*EXERCISE DESCRIPTION:*
Note each line of the entries that includes "default". Then copy those lines.

(Stored data)

__________________________________________________

**config.mk**
```make
export PLATFORM = sky130hd
export DESIGN_NAME = mem_port_arb
export DESIGN_NICKNAME = d
export VERILOG_FILES = /design/src/rtl/mem_port_arb_pkg.sv /design/src/rtl/mem_port_arb_starve.sv /design/src/rtl/mem_port_arb.sv
export SDC_FILE = /design/constraint.sdc
export NUM_CORES = 1
export LEC_CHECK = 0
export BUFFER_PORTS_ARGS = -buffer_cell sky130_fd_sc_hd__buf_2
export CAP_MARGIN = 20
export CORE_AREA = 2 2 137 139
export DETAILED_ROUTE_END_ITERATION = 10
export DIE_AREA = 0 0 139 141
export GPL_TIMING_DRIVEN = 0
export PLACE_DENSITY_LB_ADDON = 0.2
export SKIP_CTS_REPAIR_TIMING = 1
export SYNTH_ARGS = -nofsm -noshare
export SYNTH_HDL_FRONTEND = slang
export SYNTH_SLANG_ARGS = --single-unit
```
**constraint.sdc**
```tcl
create_clock -name iw_clk -period 1.37 [get_ports iw_clk]
set_input_delay 0.274 -clock iw_clk [delete_from_list [all_inputs] [get_ports iw_clk]]
set_output_delay 0.274 -clock iw_clk [all_outputs]
set_load 0.02 [all_outputs]
```
**src/rtl/mem_port_arb_pkg.sv**
```systemverilog
// mem_port_arb_pkg - shared definitions for the data-memory port arbiter.
//   SIZE_ADDR / HBIT_ADDR : data-path width (48-bit words and addresses)
//   ARB_IDLE / ARB_DATA   : DMA sequencer state encodings
//   MAX_WAIT_DEF          : default starvation limit before a forced MA bubble
//   dma_lat_t             : DMA request fields held from the address cycle
//                           into the data cycle
package mem_port_arb_pkg;

    localparam int SIZE_ADDR = 48;
    localparam int HBIT_ADDR = SIZE_ADDR - 1;

    localparam logic [0:0] ARB_IDLE = 1'b0;
    localparam logic [0:0] ARB_DATA = 1'b1;

    localparam int MAX_WAIT_DEF = 8;

    typedef struct packed {
        logic                 we;
        logic                 is48;
        logic                 port;
        logic [HBIT_ADDR:0]   wdata;
    } dma_lat_t;

endpackage

```
**src/rtl/mem_port_arb_starve.sv**
```systemverilog
// mem_arb_starve_ctr - saturating wait counter for a pending DMA request.
// Once the request has waited MAX_WAIT cycles, a registered one-cycle
// stall pulse is raised so the pipeline opens a bubble for the DMA.
//   clk, rst : clock, synchronous active-high reset
//   wait_en  : request pending in IDLE and not granted this cycle
//   clr      : request granted or withdrawn
//   stall    : one-cycle forced MA bubble
module mem_arb_starve_ctr #(
    parameter int MAX_WAIT = 8,
    parameter int WAIT_W   = 8
) (
    input  logic clk,
    input  logic rst,
    input  logic wait_en,
    input  logic clr,
    output logic stall
);

    logic [WAIT_W-1:0] cnt;

    always_ff @(posedge clk) begin
        if (rst) begin
            cnt   <= '0;
            stall <= 1'b0;
        end else begin
            // Raised on the edge where cnt reaches MAX_WAIT. The stalled cycle
            // always grants (request is held until gnt), which clears cnt, so
            // the pulse cannot repeat.
            stall <= wait_en && (cnt == WAIT_W'(MAX_WAIT - 1));
            if (clr)
                cnt <= '0;
            else if (wait_en && (cnt != WAIT_W'(MAX_WAIT)))
                cnt <= cnt + 1'b1;
        end
    end

endmodule

```
**src/rtl/mem_port_arb.sv**
```systemverilog
// mem_port_arb - sequences the dual-port data memory between the MA (address)
// and MO (data) stages and slots a DMA/debug requester into pipeline bubbles.
//   iw_clk, iw_rst            : clock, synchronous active-high reset
//   iw_ma_req, iw_mo_req      : pipeline stage accesses this cycle
//   ow_mem_mp                 : port used by MO (MA uses the other one)
//   ow_pipe_stall             : forced MA bubble for a starved DMA request
//   iw_dma_*                  : DMA request (held stable until ow_dma_gnt)
//   ow_dma_gnt/port_en/addr/we/wdata/is48 : DMA drive to the owned port
//   iw_mem_rdata              : per-port read data
//   ow_dma_rvalid/rdata       : DMA read return
//   ow_err                    : sticky, MO accessed during a DMA data cycle
// Optional: define AMBER_MEM_ARB_STATS_EN to add ow_stat_grants and
// ow_stat_forced wrapping event counters.
module mem_port_arb
    import mem_port_arb_pkg::*;
#(
    parameter int MAX_WAIT = MAX_WAIT_DEF,
    parameter int WAIT_W   = 8
) (
    input  logic                     iw_clk,
    input  logic                     iw_rst,
    input  logic                     iw_ma_req,
    input  logic                     iw_mo_req,
    output logic                     ow_mem_mp,
    output logic                     ow_pipe_stall,
    input  logic                     iw_dma_req,
    input  logic                     iw_dma_we,
    input  logic                     iw_dma_is48,
    input  logic [HBIT_ADDR:0]       iw_dma_addr,
    input  logic [HBIT_ADDR:0]       iw_dma_wdata,
    output logic                     ow_dma_gnt,
    output logic [1:0]               ow_dma_port_en,
    output logic [HBIT_ADDR:0]       ow_dma_addr,
    output logic                     ow_dma_we,
    output logic [HBIT_ADDR:0]       ow_dma_wdata,
    output logic                     ow_dma_is48,
    input  logic [1:0][HBIT_ADDR:0]  iw_mem_rdata,
    output logic                     ow_dma_rvalid,
    output logic [HBIT_ADDR:0]       ow_dma_rdata,
    output logic                     ow_err
`ifdef AMBER_MEM_ARB_STATS_EN
    ,
    output logic [31:0]              ow_stat_grants,
    output logic [15:0]              ow_stat_forced
`endif
);

    logic [0:0] state;
    dma_lat_t   lat;
    logic       go;
    logic       gnt_port;

    // MA always takes ~mp, so a DMA address cycle borrows that port; the
    // next cycle mp has toggled and the same port belongs to MO.
    assign gnt_port = ~ow_mem_mp;
    assign go       = (state == ARB_IDLE) && iw_dma_req && (!iw_ma_req || ow_pipe_stall);

    mem_arb_starve_ctr #(
        .MAX_WAIT (MAX_WAIT),
        .WAIT_W   (WAIT_W)
    ) u_starve (
        .clk     (iw_clk),
        .rst     (iw_rst),
        .wait_en ((state == ARB_IDLE) && iw_dma_req && !go),
        .clr     (go || !iw_dma_req),
        .stall   (ow_pipe_stall)
    );

    always_comb begin
        ow_dma_gnt     = go;
        ow_dma_port_en = 2'b00;
        ow_dma_addr    = '0;
        ow_dma_we      = 1'b0;
        ow_dma_wdata   = '0;
        ow_dma_is48    = 1'b0;
        if (go) begin
            ow_dma_port_en[gnt_port] = 1'b1;
            ow_dma_addr              = iw_dma_addr;
            ow_dma_is48              = iw_dma_is48;
        end else if (state == ARB_DATA) begin
            ow_dma_port_en[lat.port] = 1'b1;
            ow_dma_we                = lat.we;
            ow_dma_wdata             = lat.wdata;
            ow_dma_is48              = lat.is48;
        end
    end

    always_ff @(posedge iw_clk) begin
        if (iw_rst) begin
            ow_mem_mp     <= 1'b0;
            state         <= ARB_IDLE;
            lat           <= '0;
            ow_dma_rvalid <= 1'b0;
            ow_dma_rdata  <= '0;
            ow_err        <= 1'b0;
        end else begin
            ow_mem_mp     <= ~ow_mem_mp;
            ow_dma_rvalid <= 1'b0;
            case (state)
                ARB_IDLE: begin
                    if (go) begin
                        lat.we    <= iw_dma_we;
                        lat.is48  <= iw_dma_is48;
                        lat.port  <= gnt_port;
                        lat.wdata <= iw_dma_wdata;
                        state     <= ARB_DATA;
                    end
                end
                default: begin
                    // Request is not re-sampled here; the DMA may already
                    // have dropped it after gnt.
                    state <= ARB_IDLE;
                    if (!lat.we) begin
                        ow_dma_rdata  <= iw_mem_rdata[lat.port];
                        ow_dma_rvalid <= 1'b1;
                    end
                    if (iw_mo_req)
                        ow_err <= 1'b1;
                end
            endcase
        end
    end

`ifdef AMBER_MEM_ARB_STATS_EN
    always_ff @(posedge iw_clk) begin
        if (iw_rst) begin
            ow_stat_grants <= '0;
            ow_stat_forced <= '0;
        end else begin
            if (go)
                ow_stat_grants <= ow_stat_grants + 1'b1;
            if (ow_pipe_stall)
                ow_stat_forced <= ow_stat_forced + 1'b1;
        end
    end
`endif

endmodule

```
**src/rtl/io_port_pkg.sv**
```systemverilog
// io_port_pkg: register map, reset values and synchroniser depth
// shared by the memory-mapped pin I/O unit and its sub-modules.
package io_port_pkg;

    localparam logic [2:0] ADDR_OUT       = 3'd0;
    localparam logic [2:0] ADDR_UIO_OUT   = 3'd1;
    localparam logic [2:0] ADDR_UIO_OE    = 3'd2;
    localparam logic [2:0] ADDR_IN        = 3'd3;
    localparam logic [2:0] ADDR_UIO_IN    = 3'd4;
    localparam logic [2:0] ADDR_EDGE_ST   = 3'd5;
    localparam logic [2:0] ADDR_EDGE_MASK = 3'd6;
    localparam logic [2:0] ADDR_EDGE_POL  = 3'd7;

    localparam int RST_OUT       = 0;
    localparam int RST_UIO_OUT   = 0;
    localparam int RST_UIO_OE    = 0;
    localparam int RST_EDGE_ST   = 0;
    localparam int RST_EDGE_MASK = 0;
    localparam int RST_EDGE_POL  = 0;

    localparam int SYNC_STAGES = 2;

endpackage

```
**src/rtl/io_sync_edge.sv**
```systemverilog
// io_sync_edge: per-bit input synchroniser, history flop and edge pulse.
// Ports: clk, rst_n, din (async pins), pol (0 rise / 1 fall), sync, edge_pulse.
module io_sync_edge
    import io_port_pkg::*;
#(
    parameter int W = 8
) (
    input  logic         clk,
    input  logic         rst_n,
    input  logic [W-1:0] din,
    input  logic [W-1:0] pol,
    output logic [W-1:0] sync,
    output logic [W-1:0] edge_pulse
);

    logic [SYNC_STAGES-1:0][W-1:0] sync_q;
    logic [W-1:0]                  hist_q;

    always_ff @(posedge clk or negedge rst_n) begin
        if (!rst_n) begin
            sync_q <= '0;
            hist_q <= '0;
        end else begin
            sync_q <= {sync_q[SYNC_STAGES-2:0], din};
            hist_q <= sync_q[SYNC_STAGES-1];
        end
    end

    assign sync = sync_q[SYNC_STAGES-1];

    // A bit changed, and its new value is the one the polarity asks for:
    // new=1 for rising (pol=0), new=0 for falling (pol=1).
    assign edge_pulse = (sync ^ hist_q) & (sync ^ pol);

endmodule

```
**src/rtl/io_port_unit.sv**
```systemverilog
// io_port_unit: bus-programmable pin port with bidirectional pins,
// synchronised inputs, sticky edge flags and a maskable level interrupt.
module io_port_unit
    import io_port_pkg::*;
#(
    parameter int PIN_W  = 8,
    parameter int ADDR_W = 3
) (
    input  logic              clk,
    input  logic              rst_n,
    input  logic [ADDR_W-1:0] bus_addr,
    input  logic [PIN_W-1:0]  bus_wdata,
    input  logic              bus_we,
    input  logic              bus_re,
    output logic [PIN_W-1:0]  bus_rdata,
    output logic              bus_ready,
    input  logic [PIN_W-1:0]  pin_in,
    input  logic [PIN_W-1:0]  pin_uio_in,
    output logic [PIN_W-1:0]  pin_out,
    output logic [PIN_W-1:0]  pin_uio_out,
    output logic [PIN_W-1:0]  pin_uio_oe,
    output logic              irq
);

    logic [PIN_W-1:0] out_q;
    logic [PIN_W-1:0] uio_out_q;
    logic [PIN_W-1:0] uio_oe_q;
    logic [PIN_W-1:0] edge_st_q;
    logic [PIN_W-1:0] edge_mask_q;
    logic [PIN_W-1:0] edge_pol_q;

    logic [PIN_W-1:0] in_sync;
    logic [PIN_W-1:0] in_edge;
    logic [PIN_W-1:0] uio_sync;

    logic             addr_ok;
    logic [2:0]       reg_sel;
    logic             wr_en;
    logic             rd_en;
    logic             access;
    logic [PIN_W-1:0] st_clr;
    logic [PIN_W-1:0] rd_mux;

    io_sync_edge #(.W(PIN_W)) u_in_sync (
        .clk        (clk),
        .rst_n      (rst_n),
        .din        (pin_in),
        .pol        (edge_pol_q),
        .sync       (in_sync),
        .edge_pulse (in_edge)
    );

    io_sync_edge #(.W(PIN_W)) u_uio_sync (
        .clk        (clk),
        .rst_n      (rst_n),
        .din        (pin_uio_in),
        .pol        ('0),
        .sync       (uio_sync),
        .edge_pulse ()
    );

    // Upper address bits must be zero for an access to hit the map.
    assign addr_ok = (bus_addr >> 3) == '0;
    assign reg_sel = bus_addr[2:0];
    assign access  = bus_we | bus_re;
    assign wr_en   = bus_we & addr_ok;
    // A write in the same cycle wins; the read half is dropped.
    assign rd_en   = bus_re & ~bus_we & addr_ok;

    assign st_clr = (wr_en && reg_sel == ADDR_EDGE_ST) ? bus_wdata : '0;

    always_comb begin
        rd_mux = '0;
        unique case (1'b1)
            (reg_sel == ADDR_OUT):       rd_mux = out_q;
            (reg_sel == ADDR_UIO_OUT):   rd_mux = uio_out_q;
            (reg_sel == ADDR_UIO_OE):    rd_mux = uio_oe_q;
            (reg_sel == ADDR_IN):        rd_mux = in_sync;
            (reg_sel == ADDR_UIO_IN):    rd_mux = uio_sync;
            (reg_sel == ADDR_EDGE_ST):   rd_mux = edge_st_q;
            (reg_sel == ADDR_EDGE_MASK): rd_mux = edge_mask_q;
            (reg_sel == ADDR_EDGE_POL):  rd_mux = edge_pol_q;
            default:                     rd_mux = '0;
        endcase
    end

    always_ff @(posedge clk or negedge rst_n) begin
        if (!rst_n) begin
            out_q       <= PIN_W'(RST_OUT);
            uio_out_q   <= PIN_W'(RST_UIO_OUT);
            uio_oe_q    <= PIN_W'(RST_UIO_OE);
            edge_mask_q <= PIN_W'(RST_EDGE_MASK);
            edge_pol_q  <= PIN_W'(RST_EDGE_POL);
        end else if (wr_en) begin
            unique case (1'b1)
                (reg_sel == ADDR_OUT):       out_q       <= bus_wdata;
                (reg_sel == ADDR_UIO_OUT):   uio_out_q   <= bus_wdata;
                (reg_sel == ADDR_UIO_OE):    uio_oe_q    <= bus_wdata;
                (reg_sel == ADDR_EDGE_MASK): edge_mask_q <= bus_wdata;
                (reg_sel == ADDR_EDGE_POL):  edge_pol_q  <= bus_wdata;
                default: ;
            endcase
        end
    end

    // A new edge on the same bit as a W1C clear keeps the flag set.
    always_ff @(posedge clk or negedge rst_n) begin
        if (!rst_n) begin
            edge_st_q <= PIN_W'(RST_EDGE_ST);
            irq       <= 1'b0;
        end else begin
            edge_st_q <= (edge_st_q & ~st_clr) | in_edge;
            irq       <= |(edge_st_q & edge_mask_q);
        end
    end

    always_ff @(posedge clk or negedge rst_n) begin
        if (!rst_n) begin
            bus_ready <= 1'b0;
            bus_rdata <= '0;
        end else begin
            bus_ready <= access;
            bus_rdata <= rd_en ? rd_mux : '0;
        end
    end

    assign pin_out     = out_q;
    assign pin_uio_out = uio_out_q;
    assign pin_uio_oe  = uio_oe_q;

endmodule
```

__________________________________________________

*SOLUTION:*
//   MAX_WAIT_DEF          : default starvation limit before a forced MA bubble
                default: begin
            default:                     rd_mux = '0;
                default: ;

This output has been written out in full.